▸ **Required action**: Wherever the string "family" shows up in the material below, copy that line.
========
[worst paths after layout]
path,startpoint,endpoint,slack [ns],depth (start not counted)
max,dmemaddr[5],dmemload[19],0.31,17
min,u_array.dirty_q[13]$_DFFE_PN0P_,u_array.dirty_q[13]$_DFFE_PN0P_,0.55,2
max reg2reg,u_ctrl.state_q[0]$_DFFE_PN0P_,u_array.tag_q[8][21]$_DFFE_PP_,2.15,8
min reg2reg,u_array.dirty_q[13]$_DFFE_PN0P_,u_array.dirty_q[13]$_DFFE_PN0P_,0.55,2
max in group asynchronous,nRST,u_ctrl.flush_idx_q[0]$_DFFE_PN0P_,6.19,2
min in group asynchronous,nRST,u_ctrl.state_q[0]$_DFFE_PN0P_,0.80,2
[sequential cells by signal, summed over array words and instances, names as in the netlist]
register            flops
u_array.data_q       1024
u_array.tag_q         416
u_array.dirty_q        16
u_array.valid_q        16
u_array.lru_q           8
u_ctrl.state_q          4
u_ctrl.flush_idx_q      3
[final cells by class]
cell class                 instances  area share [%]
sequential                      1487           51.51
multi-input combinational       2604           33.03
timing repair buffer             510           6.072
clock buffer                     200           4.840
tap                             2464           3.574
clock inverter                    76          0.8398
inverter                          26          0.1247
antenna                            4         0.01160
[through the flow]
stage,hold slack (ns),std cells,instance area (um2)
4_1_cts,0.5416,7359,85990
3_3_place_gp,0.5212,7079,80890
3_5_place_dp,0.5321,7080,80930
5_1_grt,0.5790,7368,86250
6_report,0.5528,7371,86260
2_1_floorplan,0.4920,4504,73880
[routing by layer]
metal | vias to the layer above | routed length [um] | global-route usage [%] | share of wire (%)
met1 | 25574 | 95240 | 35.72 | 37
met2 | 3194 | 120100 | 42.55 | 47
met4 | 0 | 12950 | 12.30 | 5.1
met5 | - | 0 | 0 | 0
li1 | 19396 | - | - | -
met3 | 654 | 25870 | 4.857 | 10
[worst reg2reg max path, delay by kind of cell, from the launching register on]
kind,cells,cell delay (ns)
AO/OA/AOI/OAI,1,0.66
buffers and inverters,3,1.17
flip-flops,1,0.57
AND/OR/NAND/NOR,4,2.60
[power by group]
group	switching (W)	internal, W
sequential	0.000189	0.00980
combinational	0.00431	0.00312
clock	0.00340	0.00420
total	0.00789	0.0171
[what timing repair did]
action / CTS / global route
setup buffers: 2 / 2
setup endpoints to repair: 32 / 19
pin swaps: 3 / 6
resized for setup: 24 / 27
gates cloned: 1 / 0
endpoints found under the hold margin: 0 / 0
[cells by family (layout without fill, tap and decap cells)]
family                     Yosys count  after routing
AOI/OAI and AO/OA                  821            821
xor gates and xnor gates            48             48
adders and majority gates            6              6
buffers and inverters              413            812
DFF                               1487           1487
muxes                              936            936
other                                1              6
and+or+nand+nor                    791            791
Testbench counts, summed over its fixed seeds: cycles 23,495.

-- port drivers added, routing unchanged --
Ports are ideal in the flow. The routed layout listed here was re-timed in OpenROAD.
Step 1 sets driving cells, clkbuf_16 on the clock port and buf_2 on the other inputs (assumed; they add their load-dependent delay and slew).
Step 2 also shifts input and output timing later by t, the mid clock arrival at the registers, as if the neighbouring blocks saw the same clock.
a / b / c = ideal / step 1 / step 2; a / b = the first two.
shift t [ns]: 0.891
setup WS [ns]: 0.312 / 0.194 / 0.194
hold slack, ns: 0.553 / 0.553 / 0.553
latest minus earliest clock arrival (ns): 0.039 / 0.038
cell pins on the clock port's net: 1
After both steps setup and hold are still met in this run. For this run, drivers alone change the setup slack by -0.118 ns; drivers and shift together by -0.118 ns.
Context: an optimization exercise on an open-source flow, tuned for small area. The choices shown serve that exercise and are no tape-out recipe. In this exercise RTL edits were held to simulation tests only and were not proved equivalent to the original.

==> flow/design.v (excerpt) <==
module arenaTop
(
    input  logic        clk,
    input  logic        rstN,
    input  logic        load,
    input  logic [74:0] update,
    output logic [23:0] pixel,
    output logic        hSync,
    output logic        vSync
);
Size in the first run: about 100 I/O pins, about 0.014 mm² of cells after synthesis.
Settings: LEC_CHECK=0, ABC_AREA=1, CAP_MARGIN=20, CORE_MARGIN=2, CORE_UTILIZATION=40, CTS_BUF_LIST=sky130_fd_sc_hd__clkbuf_8, CTS_CLUSTER_DIAMETER=60, CTS_CLUSTER_SIZE=12, SLEW_MARGIN=20; clock period 20.0 ns.
standard.sh (not shown) runs the stock make flow with config.mk's settings and CLKGATE_MAP_FILE= SYNTH_SCRIPT=/design/flow/synth_recipe.tcl, a recipe that flattens the netlist after the stock synthesis.
==> flow/flow/run.sh <==
#!/bin/bash
# Own layout flow: the standard synthesis, then the logic between the
# flip-flops and adder cells mapped again by ABC for area (the registers and
# their cells stay as the standard synthesis made them), then the standard flow's
# standard layout from floorplan to finish. Each tool logs to its own file here.
set -euo pipefail

R=orfs/results/${FLOW_PLATFORM}/arenaTop/base
L=orfs/logs/${FLOW_PLATFORM}/arenaTop/base

# 1. standard synthesis
bash standard.sh synth > synth_standard.log 2>&1

# 2. area re-mapping of the combinational logic
cp "$R/1_2_yosys.v" 1_2_yosys_standard.v
LIB="$FLOW_HOME/platforms/$FLOW_PLATFORM/lib/sky130_fd_sc_hd__tt_025C_1v80.lib"
DONT_USE=$(grep -o -- "-dont_use [^ ]*" "$L/1_2_yosys.log" | sort -u | tr '\n' ' ')
sed -e "s|@LIB@|$LIB|g" -e "s|@DONT_USE@|$DONT_USE|g" -e "s|@TOP@|$FLOW_TOP|g" \
    -e "s|@IN@|1_2_yosys_standard.v|g" -e "s|@OUT@|1_2_yosys_area.v|g" \
    flow/reopt.ys > reopt.ys
yosys -s reopt.ys > reopt.log 2>&1
cp 1_2_yosys_area.v "$R/1_2_yosys.v"

# 3. standard layout from the re-mapped netlist (make redoes 1_synth from it)
bash standard.sh finish > layout.log 2>&1
==> flow/flow/reopt.ys <==
# Re-map the standard synthesis's combinational logic for area.
# Flip-flops, adder cells and tie cells are kept as they are; every other
# cell is flattened into its logic function and mapped again by ABC.
read_liberty -ignore_miss_func @LIB@
read_verilog @IN@
hierarchy -top @TOP@
setattr -mod -set keep_hierarchy 1 sky130_fd_sc_hd__*df* sky130_fd_sc_hd__*dl* sky130_fd_sc_hd__fa_* sky130_fd_sc_hd__ha_* sky130_fd_sc_hd__conb_*
flatten
techmap
opt -fast
select -module @TOP@
abc -liberty @LIB@ @DONT_USE@ -script "+strash; &get -n; &deepsyn -T 60; &dch; &nf -a -R 1000; &put; topo"
select -clear
blackbox =sky130_fd_sc_hd__*
splitnets
opt_clean -purge
hilomap -singleton -hicell sky130_fd_sc_hd__conb_1 HI -locell sky130_fd_sc_hd__conb_1 LO
insbuf -buf sky130_fd_sc_hd__buf_4 A X
rename -enumerate -pattern ar_%_
check -mapped
stat -liberty @LIB@
write_verilog -noattr -nohex -nodec @OUT@
Then changed:
--- a/flow/design.v
+++ b/flow/design.v
@@ -263,19 +263,17 @@
     logic lastRow;
     assign yMode   = (col == 10'd700);
     assign lastRow = (row == 10'd524);
     logic [9:0] pos;
     logic [10:0] sumP, difP;
     assign pos  = yMode ? (lastRow ? 10'h3ff : row) : col;
-    logic [9:0] halfU;
-    assign halfU = isB ? pend[9:0] : half;
-    assign sumP = add10(pos, halfU, yMode);
-    assign difP = add10(pos, ~halfU, 1'b1);
+    assign sumP = add10(pos, half, yMode);
+    assign difP = add10(pos, ~half, 1'b1);
     logic [9:0] cT1, cB;
-    assign cT1 = yMode ? t1y : (isB ? pend[74:65] : t1x);
-    assign cB  = yMode ? by  : (isB ? pend[34:25] : bx);
+    assign cT1 = yMode ? t1y : t1x;
+    assign cB  = yMode ? by  : bx;
     logic eqLoT1, eqHiT1, eqLoB, eqHiB;
     assign eqLoT1 = (cT1 == sumP[9:0]);
     assign eqHiT1 = (cT1 == difP[9:0]);
     assign eqLoB  = (cB == sumP[9:0]);
     assign eqHiB  = (cB == difP[9:0]);
     logic gxT1, lxT1, gxB, lxB;
@@ -293,21 +291,12 @@
             gxT1 <= gxT1 | eqLoT1;
             lxT1 <= lxT1 & !eqHiT1;
             gxB  <= gxB | eqLoB;
             lxB  <= lxB & !eqHiB;
         end
     end
-    logic x00T1, x00B;
-    always_ff @(posedge clk)
-    begin
-        if (col == 10'd0 && lastRow)
-        begin
-            x00T1 <= eqLoT1;
-            x00B  <= eqLoB;
-        end
-    end
     logic gyT1, lyT1, gyB, lyB;
     always_ff @(posedge clk)
     begin
         if (isB)
         begin
             gyT1 <= (pend[64:55] == pend[9:0]);
@@ -333,14 +322,14 @@
             end
         end
     end
     logic [9:0] twoHalf;
     assign twoHalf = {half[8:0], 1'b0};
     logic inT1, inT2, inB, t2Live, flag00;
-    assign inT1 = (isB ? x00T1 : ((gxT1 | eqLoT1) & lxT1)) & gyT1 & lyT1;
-    assign inB  = bAct & (isB ? x00B : ((gxB | eqLoB) & lxB)) & gyB & lyB;
+    assign inT1 = (gxT1 | eqLoT1) & lxT1 & gyT1 & lyT1;
+    assign inB  = bAct & (gxB | eqLoB) & lxB & gyB & lyB;
     assign t2Live = okX && okY && le10(baseX[16:7], twoHalf) && le10(baseY[16:7], twoHalf);
     always_ff @(posedge clk)
         if (lastRow)
             flag00 <= t2Live;
     assign inT2 = isB ? flag00 : t2Live;
     logic nT1, nT2, nB, nF;
After rerunning: The changed run went through all stages and came out clean; final cell count shrinks by 6.4%; wire length shrinks by 6.4%; critical path depth shrinks by 6; sequential cell count shrinks by 2; non-clock buffer count grows by 1; hold slack is worse by 0.019 ns; utilization shrinks by 0.22 points; cell area shrinks by 1.2%.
========
▸ **Task output**:
[cells by family (layout without fill, tap and decap cells)]
family                     Yosys count  after routing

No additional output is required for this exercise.